* AIM OF THE EXERCISE
Return the listing below in full, with every line exactly as it is.

* LISTED ENTRIES
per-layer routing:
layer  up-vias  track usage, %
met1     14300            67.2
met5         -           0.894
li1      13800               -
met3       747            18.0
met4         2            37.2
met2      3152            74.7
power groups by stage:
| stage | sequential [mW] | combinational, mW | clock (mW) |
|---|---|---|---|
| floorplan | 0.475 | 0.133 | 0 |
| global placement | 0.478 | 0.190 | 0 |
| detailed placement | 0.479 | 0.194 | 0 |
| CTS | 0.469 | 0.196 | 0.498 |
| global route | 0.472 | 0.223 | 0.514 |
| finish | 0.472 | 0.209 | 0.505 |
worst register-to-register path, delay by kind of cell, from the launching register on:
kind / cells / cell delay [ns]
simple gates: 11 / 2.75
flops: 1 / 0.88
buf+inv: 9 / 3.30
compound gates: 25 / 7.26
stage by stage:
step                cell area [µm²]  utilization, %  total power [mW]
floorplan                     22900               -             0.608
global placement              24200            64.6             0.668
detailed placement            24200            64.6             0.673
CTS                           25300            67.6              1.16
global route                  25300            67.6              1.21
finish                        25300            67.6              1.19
Background: an optimization exercise with open tools, aiming at small area, a short achievable clock period and few clock cycles per item. Do not read the settings as production practice. In this exercise RTL edits were held to simulation tests only and were not proved equivalent to the original.

==> flow/design.v (excerpt) <==
module matrix(
    input clk,
    input [7:0] A00,
    input [7:0] A01,
    input [7:0] A02,
    input [7:0] A10,
    input [7:0] A11,
    input [7:0] A12,
    input [7:0] A20,
    input [7:0] A21,
    input [7:0] A22,
    input [7:0] B00,
    input [7:0] B01,
    input [7:0] B02,
    input [7:0] B10,
    input [7:0] B11,
    input [7:0] B12,
    input [7:0] B20,
    input [7:0] B21,
    input [7:0] B22,
    output[7:0] Out00,
    output[7:0] Out01,
    output[7:0] Out02,
    output[7:0] Out10,
    output[7:0] Out11,
    output[7:0] Out12,
    output[7:0] Out20,
    output[7:0] Out21,
    output[7:0] Out22,
    input Reset,
    input Load,
    output Done
    );
    reg [1:0] ph;
    assign Done = (ph == 2'd0);
    wire go = !Reset && (Done ? Load : (ph != 2'd3));
    reg [1:0] ph_n;
    always @(*) begin
        if (Reset)     ph_n = 2'd0;
        else if (Done) ph_n = Load ? 2'd1 : 2'd0;
        else           ph_n = ph + 2'd1;
    end
    reg s0, s1, s2;
    always @(posedge clk) begin
        ph <= ph_n;
  ...
Size: about 160 flip-flops, roughly 220 I/O pins, ~25000 µm² of cells after synthesis.
Settings: LEC_CHECK=0, ABC_AREA=1, CAP_MARGIN=20, CORE_MARGIN=2, CORE_UTILIZATION=60, PLACE_DENSITY=0.7, SLEW_MARGIN=20; clock period 5.0 ns.
standard.sh (not shown) runs the stock make flow with config.mk's settings and CLKGATE_MAP_FILE= SYNTH_SCRIPT=/design/flow/synth_recipe.tcl, a recipe that flattens the netlist after the stock synthesis.
==> flow/flow/run.sh <==
#!/bin/bash
# The standard layout, with each port buffered by a sky130_fd_sc_hd__buf_1
# instead of the default port buffer cell.
set -euo pipefail
export BUFFER_PORTS_ARGS="-buffer_cell sky130_fd_sc_hd__buf_1"
bash standard.sh finish > standard_flow.log 2>&1
Testbench counts at the start, summed over its fixed seeds: cycles 512, items 128.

* TASK SOLUTION
per-layer routing:
layer  up-vias  track usage, %
met1     14300            67.2
met5         -           0.894
li1      13800               -
met3       747            18.0
met4         2            37.2
met2      3152            74.7
power groups by stage:
| stage | sequential [mW] | combinational, mW | clock (mW) |
|---|---|---|---|
| floorplan | 0.475 | 0.133 | 0 |
| global placement | 0.478 | 0.190 | 0 |
| detailed placement | 0.479 | 0.194 | 0 |
| CTS | 0.469 | 0.196 | 0.498 |
| global route | 0.472 | 0.223 | 0.514 |
| finish | 0.472 | 0.209 | 0.505 |
worst register-to-register path, delay by kind of cell, from the launching register on:
kind / cells / cell delay [ns]
simple gates: 11 / 2.75
flops: 1 / 0.88
buf+inv: 9 / 3.30
compound gates: 25 / 7.26
stage by stage:
step                cell area [µm²]  utilization, %  total power [mW]
floorplan                     22900               -             0.608
global placement              24200            64.6             0.668
detailed placement            24200            64.6             0.673
CTS                           25300            67.6              1.16
global route                  25300            67.6              1.21
finish                        25300            67.6              1.19
Background: an optimization exercise with open tools, aiming at small area, a short achievable clock period and few clock cycles per item. Do not read the settings as production practice. In this exercise RTL edits were held to simulation tests only and were not proved equivalent to the original.

==> flow/design.v (excerpt) <==
module matrix(
    input clk,
    input [7:0] A00,
    input [7:0] A01,
    input [7:0] A02,
    input [7:0] A10,
    input [7:0] A11,
    input [7:0] A12,
    input [7:0] A20,
    input [7:0] A21,
    input [7:0] A22,
    input [7:0] B00,
    input [7:0] B01,
    input [7:0] B02,
    input [7:0] B10,
    input [7:0] B11,
    input [7:0] B12,
    input [7:0] B20,
    input [7:0] B21,
    input [7:0] B22,
    output[7:0] Out00,
    output[7:0] Out01,
    output[7:0] Out02,
    output[7:0] Out10,
    output[7:0] Out11,
    output[7:0] Out12,
    output[7:0] Out20,
    output[7:0] Out21,
    output[7:0] Out22,
    input Reset,
    input Load,
    output Done
    );
    reg [1:0] ph;
    assign Done = (ph == 2'd0);
    wire go = !Reset && (Done ? Load : (ph != 2'd3));
    reg [1:0] ph_n;
    always @(*) begin
        if (Reset)     ph_n = 2'd0;
        else if (Done) ph_n = Load ? 2'd1 : 2'd0;
        else           ph_n = ph + 2'd1;
    end
    reg s0, s1, s2;
    always @(posedge clk) begin
        ph <= ph_n;
  ...
Size: about 160 flip-flops, roughly 220 I/O pins, ~25000 µm² of cells after synthesis.
Settings: LEC_CHECK=0, ABC_AREA=1, CAP_MARGIN=20, CORE_MARGIN=2, CORE_UTILIZATION=60, PLACE_DENSITY=0.7, SLEW_MARGIN=20; clock period 5.0 ns.
standard.sh (not shown) runs the stock make flow with config.mk's settings and CLKGATE_MAP_FILE= SYNTH_SCRIPT=/design/flow/synth_recipe.tcl, a recipe that flattens the netlist after the stock synthesis.
==> flow/flow/run.sh <==
#!/bin/bash
# The standard layout, with each port buffered by a sky130_fd_sc_hd__buf_1
# instead of the default port buffer cell.
set -euo pipefail
export BUFFER_PORTS_ARGS="-buffer_cell sky130_fd_sc_hd__buf_1"
bash standard.sh finish > standard_flow.log 2>&1
Testbench counts at the start, summed over its fixed seeds: cycles 512, items 128.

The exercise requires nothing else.